There are records, dated June, 2016 through June, 2017, reflecting semi-regular weekly therapy sessions with a County social work intern (A.R. 621-98, 731-35). Most of this therapy appears to have centered around discussions concerning Plaintiff's unstable housing (id.). Plaintiff had been prescribed Prozac in June of 2014 and had decided not to take it, but Plaintiff reported that he felt better with the regular therapy sessions (A.R. 679). In August of 2016, Plaintiff reported that his unemployment was negatively impacting his mental health and that he was interested in finding a job (A.R. 671-72). By September of 2016, Plaintiff reportedly had lost his apartment, had lived in a shelter until he felt unsafe to do so, and then was given a voucher to live in a hotel A.R. 663, 665, 667, 669, 672, 674, 676, 677, 681, 683, 685, 688, 691, 693, 694, 695). Plaintiff subsequently reported some “isolation, ” and he said that he had moved in with his brother, which had caused some conflict (A.R. 654, 656, 658). By November of 2016, Plaintiff was homeless (“couch surfing”) again and had requested assistance with housing (A.R. 649-50). He was back in a shelter in January of 2017 and was complaining about his living conditions (A.R. 630, 642, 644, 646). In March of 2017, Plaintiff reported having had an altercation with someone at the shelter, and said he was depressed after finding out that he had been denied Social Security disability benefits (A.R. 628, 632). Plaintiff reportedly “did not appear to be gravely disabled at the time” and was referred for follow up with his regular therapist (A.R. 624). Plaintiff returned in June of 2017, seeking therapy and housing assistance (A.R. 732-33).

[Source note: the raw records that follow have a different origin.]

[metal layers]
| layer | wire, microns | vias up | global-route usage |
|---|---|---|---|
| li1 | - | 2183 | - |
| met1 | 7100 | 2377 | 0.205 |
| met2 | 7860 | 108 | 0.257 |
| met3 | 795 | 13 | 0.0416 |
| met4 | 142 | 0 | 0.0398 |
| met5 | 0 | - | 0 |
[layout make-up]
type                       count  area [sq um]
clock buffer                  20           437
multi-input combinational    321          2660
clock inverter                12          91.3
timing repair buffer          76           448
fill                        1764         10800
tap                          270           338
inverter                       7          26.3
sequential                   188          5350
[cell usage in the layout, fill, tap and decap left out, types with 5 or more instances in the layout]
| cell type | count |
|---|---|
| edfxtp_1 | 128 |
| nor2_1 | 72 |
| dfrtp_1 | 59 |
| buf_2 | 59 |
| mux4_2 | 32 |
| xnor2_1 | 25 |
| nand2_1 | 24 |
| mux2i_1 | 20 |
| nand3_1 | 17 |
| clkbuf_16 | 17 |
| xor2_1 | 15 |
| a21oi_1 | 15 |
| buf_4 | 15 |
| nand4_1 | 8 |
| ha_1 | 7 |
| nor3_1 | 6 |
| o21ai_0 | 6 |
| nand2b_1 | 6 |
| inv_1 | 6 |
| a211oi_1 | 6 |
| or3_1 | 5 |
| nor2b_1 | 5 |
--- src/rtl/issue_queue.sv ---
`default_nettype none
// ============================================================================
// Module   : issue_queue
// Brief    : FIFO between fetch and decode/issue. Holds each fetched
//            instruction with its branch-prediction metadata, presents the
//            oldest entry to decode, and drops everything on a flush.
// Revision : 1.0
// ============================================================================
module issue_queue #(
  parameter int DEPTH = 4,
  parameter int XLEN  = 32,
  parameter int ILEN  = 32,
  parameter int HLEN  = 4
) (
  input  logic                       clk_i,
  input  logic                       rst_n_i,
  input  logic                       flush_i,
  // fetch side
  input  logic                       fetch_valid_i,
  output logic                       fetch_ready_o,
  input  logic [ILEN-1:0]            instruction_i,
  input  logic [XLEN-1:0]            pred_pc_i,
  input  logic [HLEN-1:0]            pred_index_i,
  input  logic [XLEN-1:0]            pred_target_i,
  input  logic                       pred_taken_i,
  // decode side
  output logic                       issue_valid_o,
  input  logic                       issue_ready_i,
  output logic [ILEN-1:0]            instruction_o,
  output logic [XLEN-1:0]            pred_pc_o,
  output logic [HLEN-1:0]            pred_index_o,
  output logic [XLEN-1:0]            pred_target_o,
  output logic                       pred_taken_o,
  output logic [$clog2(DEPTH):0]     count_o
);

  localparam int PTR_W = $clog2(DEPTH);
  localparam int CNT_W = PTR_W + 1;
  localparam logic [CNT_W-1:0] C_FULL = CNT_W'(DEPTH);

  // Entry storage, one array per field so each maps to a plain register file.
  logic [ILEN-1:0] instr_q  [DEPTH];
  logic [XLEN-1:0] pc_q     [DEPTH];
  logic [HLEN-1:0] index_q  [DEPTH];
  logic [XLEN-1:0] target_q [DEPTH];
  logic            taken_q  [DEPTH];

  logic [PTR_W-1:0] rd_ptr_q, rd_ptr_d;
  logic [PTR_W-1:0] wr_ptr_q, wr_ptr_d;
  logic [CNT_W-1:0] count_q,  count_d;

  logic do_push;
  logic do_pop;

  // Handshake flags come only from registered occupancy, so decode's ready
  // never reaches fetch combinationally.
  assign fetch_ready_o = (count_q != C_FULL);
  assign issue_valid_o = (count_q != '0);
  assign count_o       = count_q;

  // A flush cancels any transfer attempted in the same cycle.
  assign do_push = fetch_valid_i & fetch_ready_o & ~flush_i;
  assign do_pop  = issue_valid_o & issue_ready_i & ~flush_i;

  // Head of queue drives decode directly; no fall-through from the fetch side.
  assign instruction_o = instr_q[rd_ptr_q];
  assign pred_pc_o     = pc_q[rd_ptr_q];
  assign pred_index_o  = index_q[rd_ptr_q];
  assign pred_target_o = target_q[rd_ptr_q];
  assign pred_taken_o  = taken_q[rd_ptr_q];

  // Next-state for pointers and occupancy; flush overrides everything.
  always_comb begin
    rd_ptr_d = rd_ptr_q;
    wr_ptr_d = wr_ptr_q;
    count_d  = count_q;
    if (flush_i) begin
      rd_ptr_d = '0;
      wr_ptr_d = '0;
      count_d  = '0;
    end else begin
      if (do_push) wr_ptr_d = wr_ptr_q + PTR_W'(1);
      if (do_pop)  rd_ptr_d = rd_ptr_q + PTR_W'(1);
      if (do_push && !do_pop)      count_d = count_q + CNT_W'(1);
      else if (do_pop && !do_push) count_d = count_q - CNT_W'(1);
    end
  end

  // Pointer and occupancy registers.
  always_ff @(posedge clk_i or negedge rst_n_i) begin
    if (!rst_n_i) begin
      rd_ptr_q <= '0;
      wr_ptr_q <= '0;
      count_q  <= '0;
    end else begin
      rd_ptr_q <= rd_ptr_d;
      wr_ptr_q <= wr_ptr_d;
      count_q  <= count_d;
    end
  end

  // Entry write; storage is cleared by reset so the idle head reads as zero,
  // but a flush leaves stale contents in place (they are masked by valid).
  always_ff @(posedge clk_i or negedge rst_n_i) begin
    if (!rst_n_i) begin
      for (int i = 0; i < DEPTH; i++) begin
        instr_q[i]  <= '0;
        pc_q[i]     <= '0;
        index_q[i]  <= '0;
        target_q[i] <= '0;
        taken_q[i]  <= 1'b0;
      end
    end else if (do_push) begin
      instr_q[wr_ptr_q]  <= instruction_i;
      pc_q[wr_ptr_q]     <= pred_pc_i;
      index_q[wr_ptr_q]  <= pred_index_i;
      target_q[wr_ptr_q] <= pred_target_i;
      taken_q[wr_ptr_q]  <= pred_taken_i;
    end
  end

endmodule
`default_nettype wire

--- config.mk ---
export PLATFORM = sky130hd
export DESIGN_NAME = issue_queue
export DESIGN_NICKNAME = d
export VERILOG_FILES = /design/src/rtl/issue_queue.sv
export SDC_FILE = /design/constraint.sdc
export NUM_CORES = 1
export LEC_CHECK = 0
export CAP_MARGIN = 20
export CORE_UTILIZATION = 61
export DETAILED_ROUTE_END_ITERATION = 10
export HOLD_SLACK_MARGIN = 0.02
export PLACE_DENSITY = 0.86
export SLEW_MARGIN = 20
export SYNTH_ARGS = -nofsm -noshare
export SYNTH_HDL_FRONTEND = slang
export SYNTH_SLANG_ARGS = --single-unit
--- constraint.sdc ---
create_clock -name clk_i -period 4.2 [get_ports clk_i]
set_input_delay 0.84 -clock clk_i [delete_from_list [all_inputs] [get_ports clk_i]]
set_output_delay 0.84 -clock clk_i [all_outputs]
set_load 0.005 [all_outputs]
`src/rtl/general.sv`:
```
// Shared definitions for the evaluator memory subsystem: machine word size
// and the status code returned alongside every RAM access.
package general;

  localparam int WORD_SIZE = 32;

  typedef enum logic [0:0] {
    mem_ok  = 1'b0,
    mem_oob = 1'b1
  } mem_status_t;

endpackage

```
`src/rtl/mem_fetch.sv`:
```
// mem_fetch: requester-side controller for the single-port registered RAM.
// Takes word read, word write and cons-cell read requests from the evaluator
// core, sequences the RAM strobes, captures q/status and reports the result
// with a one-cycle done pulse.
//
// Handshake: a request transfers on a rising edge where req_valid and
// req_ready are both high. req_ready is high only in IDLE and is a pure
// function of state (no path from req_valid). While busy, req_valid is
// ignored; the requester keeps the request asserted until it transfers.
// Results on rsp_* are valid from the done cycle and hold until the next
// transfer, which clears them.
module mem_fetch
  import general::*;
#(
  parameter int ADDR_W = 8,
  parameter int WORD_W = WORD_SIZE
) (
  input  logic              clk,
  input  logic              rst,
  input  logic              req_valid,
  output logic              req_ready,
  input  logic [1:0]        req_op,
  input  logic [ADDR_W-1:0] req_addr,
  input  logic [WORD_W-1:0] req_wdata,
  output logic [ADDR_W-1:0] ram_addr,
  output logic              ram_rden,
  output logic              ram_wren,
  output logic [WORD_W-1:0] ram_data,
  input  logic [WORD_W-1:0] ram_q,
  input  mem_status_t       ram_status,
  output logic              busy,
  output logic              done,
  output logic [WORD_W-1:0] rsp_data0,
  output logic [WORD_W-1:0] rsp_data1,
  output mem_status_t       rsp_status,
  output logic [2:0]        state_dbg
);

  typedef enum logic [2:0] {
    S_IDLE   = 3'd0,
    S_ISSUE0 = 3'd1,
    S_CAPT0  = 3'd2,
    S_CAPT1  = 3'd3,
    S_DONE   = 3'd4
  } state_t;

  localparam logic [1:0] OP_RD   = 2'b00;
  localparam logic [1:0] OP_WR   = 2'b01;
  localparam logic [1:0] OP_CELL = 2'b10;
  localparam logic [1:0] OP_ILL  = 2'b11;

  localparam logic [ADDR_W-1:0] ADDR_ONE = {{(ADDR_W-1){1'b0}}, 1'b1};

  state_t            state_q;
  state_t            state_d;
  logic [1:0]        op_q;
  logic [ADDR_W-1:0] addr_q;
  logic [WORD_W-1:0] wdata_q;
  logic [ADDR_W-1:0] addr_inc;
  logic              addr_wrap;
  logic              is_cell;

  // Second word of a cell; wraps naturally at the top of the address space.
  assign addr_inc  = addr_q + ADDR_ONE;
  assign addr_wrap = (addr_q == {ADDR_W{1'b1}});
  assign is_cell   = (op_q == OP_CELL);

  assign req_ready = (state_q == S_IDLE);
  assign busy      = !req_ready;
  assign state_dbg = state_q;

  // State register; reset aborts any operation without a done pulse.
  always_ff @(posedge clk) begin
    if (rst) begin
      state_q <= S_IDLE;
    end else begin
      state_q <= state_d;
    end
  end

  // Next-state decode; the illegal op skips the RAM and completes at once.
  always_comb begin
    state_d = state_q;
    case (state_q)
      S_IDLE: begin
        if (req_valid) begin
          state_d = (req_op == OP_ILL) ? S_DONE : S_ISSUE0;
        end
      end
      S_ISSUE0: state_d = S_CAPT0;
      S_CAPT0:  state_d = is_cell ? S_CAPT1 : S_DONE;
      S_CAPT1:  state_d = S_DONE;
      S_DONE:   state_d = S_IDLE;
      default:  state_d = S_IDLE;
    endcase
  end

  // RAM strobes and done decode from state and the latched request only.
  // The cdr read overlaps the car capture; it is dropped when addr+1 wraps.
  always_comb begin
    ram_addr = '0;
    ram_rden = 1'b0;
    ram_wren = 1'b0;
    ram_data = '0;
    done     = 1'b0;
    case (state_q)
      S_ISSUE0: begin
        ram_addr = addr_q;
        if (op_q == OP_WR) begin
          ram_wren = 1'b1;
          ram_data = wdata_q;
        end else begin
          ram_rden = 1'b1;
        end
      end
      S_CAPT0: begin
        if (is_cell && !addr_wrap) begin
          ram_rden = 1'b1;
          ram_addr = addr_inc;
        end
      end
      S_DONE: done = 1'b1;
      default: ;
    endcase
  end

  // Request latch and response capture. Data from an out-of-range access is
  // kept as returned; rsp_status tells the consumer whether to trust it.
  always_ff @(posedge clk) begin
    if (rst) begin
      op_q       <= OP_RD;
      addr_q     <= '0;
      wdata_q    <= '0;
      rsp_data0  <= '0;
      rsp_data1  <= '0;
      rsp_status <= mem_ok;
    end else begin
      case (state_q)
        S_IDLE: begin
          if (req_valid) begin
            op_q       <= req_op;
            addr_q     <= req_addr;
            wdata_q    <= req_wdata;
            rsp_data0  <= '0;
            rsp_data1  <= '0;
            rsp_status <= (req_op == OP_ILL) ? mem_oob : mem_ok;
          end
        end
        S_CAPT0: begin
          if (op_q != OP_WR) begin
            rsp_data0 <= ram_q;
          end
          if (is_cell && addr_wrap) begin
            rsp_status <= mem_oob;
          end else begin
            rsp_status <= ram_status;
          end
        end
        S_CAPT1: begin
          if (!addr_wrap) begin
            rsp_data1 <= ram_q;
            if (ram_status == mem_oob) begin
              rsp_status <= mem_oob;
            end
          end
        end
        default: ;
      endcase
    end
  end

endmodule

```
`config.mk`:
```
export PLATFORM = sky130hd
export DESIGN_NAME = mem_fetch
export DESIGN_NICKNAME = d
export VERILOG_FILES = /design/src/rtl/general.sv /design/src/rtl/mem_fetch.sv
export SDC_FILE = /design/constraint.sdc
export NUM_CORES = 1
export LEC_CHECK = 0
export BUFFER_PORTS_ARGS = -buffer_cell sky130_fd_sc_hd__buf_4
export CAP_MARGIN = 20
export CELL_PAD_IN_SITES_DETAIL_PLACEMENT = 1
export CELL_PAD_IN_SITES_GLOBAL_PLACEMENT = 1
export CORE_MARGIN = 1.5
export CORE_UTILIZATION = 34
export CTS_CLUSTER_SIZE = 24
export DETAILED_ROUTE_END_ITERATION = 12
export PLACE_DENSITY = 0.81
export SYNTH_ARGS = -nofsm -noshare
export SYNTH_HDL_FRONTEND = slang
export SYNTH_SLANG_ARGS = --single-unit
```
`constraint.sdc`:
```
create_clock -name clk -period 1.84 [get_ports clk]
set_clock_uncertainty 0.15 [all_clocks]
set_input_delay 0.092 -clock clk [delete_from_list [all_inputs] [get_ports clk]]
set_output_delay 0.092 -clock clk [all_outputs]
set_load 0.05 [all_outputs]
```
==> impl_metrics.py <==
metrics = {
    "grt": {
        "grt-busiest-layer": "met2",
        "antenna_found_initial": 0,
        "grt_pass1_wl_mm": 29.0,
        "grt_usage_pct": 28.2,
        "grt_use_met3_pct": 7.42,
        "grt.met1_usage_pct": 28.8,
        "grtUsageMet2_pct": 53.7,
        "grt_pass1_vias": 5390,
        "grt.overflow.total": 0,
        "grt_max_degree": 43,
    },
    "power": {
        "power.density_mw_per_mm2": 716,
        "power_mw": 6.22,
        "p_leak_nw": 3.65,
        "ir_drop_uv": 493,
    },
    "final_layout": {
        "syn_to_final_growth_pct": 98.7,
        "drive_above_1_share_pct": 52.9,
        "final_area_sq_mm": 0.00869,
        "final_common_cell": "buf_4",
        "layout.nets": 895,
        "num-fill-cells": 1291,
        "seq_area_sq_mm": 0.00223,
        "multi_input_area_sq_mm": 0.00265,
        "n_antenna_cell": 0,
        "final_cell_mix": "buf_4 (182), nand2_1 (114), dfxtp_1 (99)",
    },
    "synthesis": {
        "ys_types": 38,
        "syn_avg_cell_area_sq_um": 8.54,
        "ys.warnings.count": 0,
        "ys_ff_latch": 110,
        "synth_edf_count": 0,
        "yosysSeqAreaShare_pct": 50.3,
        "async_reset_ff_share_pct": 0,
        "synth.net_count": 591,
        "synthFlopType": "dfxtp_1",
        "synth_area_sq_mm": 0.00437,
        "syn_inst": 512,
    },
    "route": {
        "routed_wl_mm": 25.3,
        "via_per_inst": 5.46,
        "drt_iter0_markers": 357,
        "drc": 0,
        "antenna_left": 0,
        "routed-via-count": 5418,
        "wl_per_cell_um": 25.5,
        "drtPass1Iterations": 5,
    },
    "placement": {
        "dp_hpwl_mm": 10.1,
        "port_buffers": 190,
        "globalplace.congestion": 0.751,
        "post_dp_cell_area_sq_mm": 0.00617,
    },
    "sta": {
        "max_freq_mhz": 478,
        "grt_setup_unrepaired": "true",
        "finalMaxSlewViolations": 0,
        "setup_ws_ns": -0.254,
        "finalCritPeriodShare_pct": 114,
        "setup_viol": 150,
        "slew_headroom_pct": 58.5,
        "hold_viol": 0,
        "worst_pin_slew_ns": 0.621,
        "period_minus_slack_ns": 2.09,
    },
    "die": {
        "die_area_sq_mm": 0.0136,
        "die_height_um": 116,
        "rows": 41,
        "chipWidth_um": 116,
        "start_util_pct": 34.8,
        "io_pins": 191,
        "core_area_sq_mm": 0.0126,
    },
    "min_path": {
        "hp-class": "input port to register",
    },
    "setup_path": {
        "slowest_stage": "dfxtp_2",
        "worstPathArrival_ns": 1.85,
        "crit_chain": "buf_4, and2_2, nand4_1, nor3_2, o21bai_4, buf_6",
        "cp_max_fo": 4,
        "cp.required_ns": 1.60,
        "critPathMaxStageDelay_ns": 0.38,
        "critPathKind": "register to output pin",
        "crit_family": "simple AND/OR/NAND/NOR gates",
        "crit_path_start_kind": "register",
        "worst-path-buf-inv": 2,
        "end_kind": "output pin",
    },
    "job": {
        "cap_violations": 0,
    },
    "clocking": {
        "cts.path.max_buffers": 2,
        "cts_tree": "done",
        "htreeDepth": 3,
        "clock-sinks": 110,
        "clock_latency_ns": 0.37,
        "cts-root-buf": "clkbuf_16",
        "numCtsBuffers": 9,
        "clkSlewWorstSetupHoldPaths_ns": 0.07,
    },
    "outcome": {
        "outcome": "finished with violations",
        "violations": "setup timing",
    },
}
## metrics by stage
| stage | TNS [ns] | utilization, % | hold slack (ns) | cells | setup WS, ns |
|---|---|---|---|---|---|
| after floorplan | -3.67 | - | 0.0675 | 512 | -0.183 |
| after global placement | 0 | 49.1 | 0.168 | 853 | 0.0812 |
| after detailed placement | -0.0841 | 49.1 | 0.168 | 853 | -0.0306 |
| after CTS | -4.01 | 62.0 | 0.0187 | 964 | -0.160 |
| after global routing | -20.20 | 69.1 | 0.106 | 993 | -0.309 |
| final | -13.49 | 69.1 | 0.0990 | 993 | -0.254 |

Plaintiff's next mental health treatment record reflects a follow up with the County in April of 2018, when Plaintiff again reported being adversely affected by his living situation, which then involved shared housing (A.R. 804-09). Plaintiff complained of daily depression and intermittent anxiety, which reportedly affected his ability to get along with others, maintain stability and obtain employment (A.R. 805). Plaintiff again indicated he had been depressed since he was 12 years old (A.R. 805). Plaintiff reported a 15-year history of working in retail (A.R. 806). On examination, Plaintiff manifested restless motor activity and appeared anxious and worried (A.R. 809).

II. Summary of the Medical Opinion Evidence

Consultative examiner Dr. Bahareh Talei provided a Complete Psychological Evaluation dated June 15, 2017 (A.R. 724-28). Dr. Talei reportedly reviewed some medical records from June of 2016 and January of 2017, which indicated Plaintiff had been diagnosed with “major depressive disorder in the moderate range, ” with symptoms that were consistent with Plaintiff's current report and presentation (A.R. 724). Plaintiff came to the examination alone by bus and arrived promptly (A.R. 724). Plaintiff was meticulously dressed and groomed, and was not malodorous, but he did arrive with a backpack and luggage (A.R. 724).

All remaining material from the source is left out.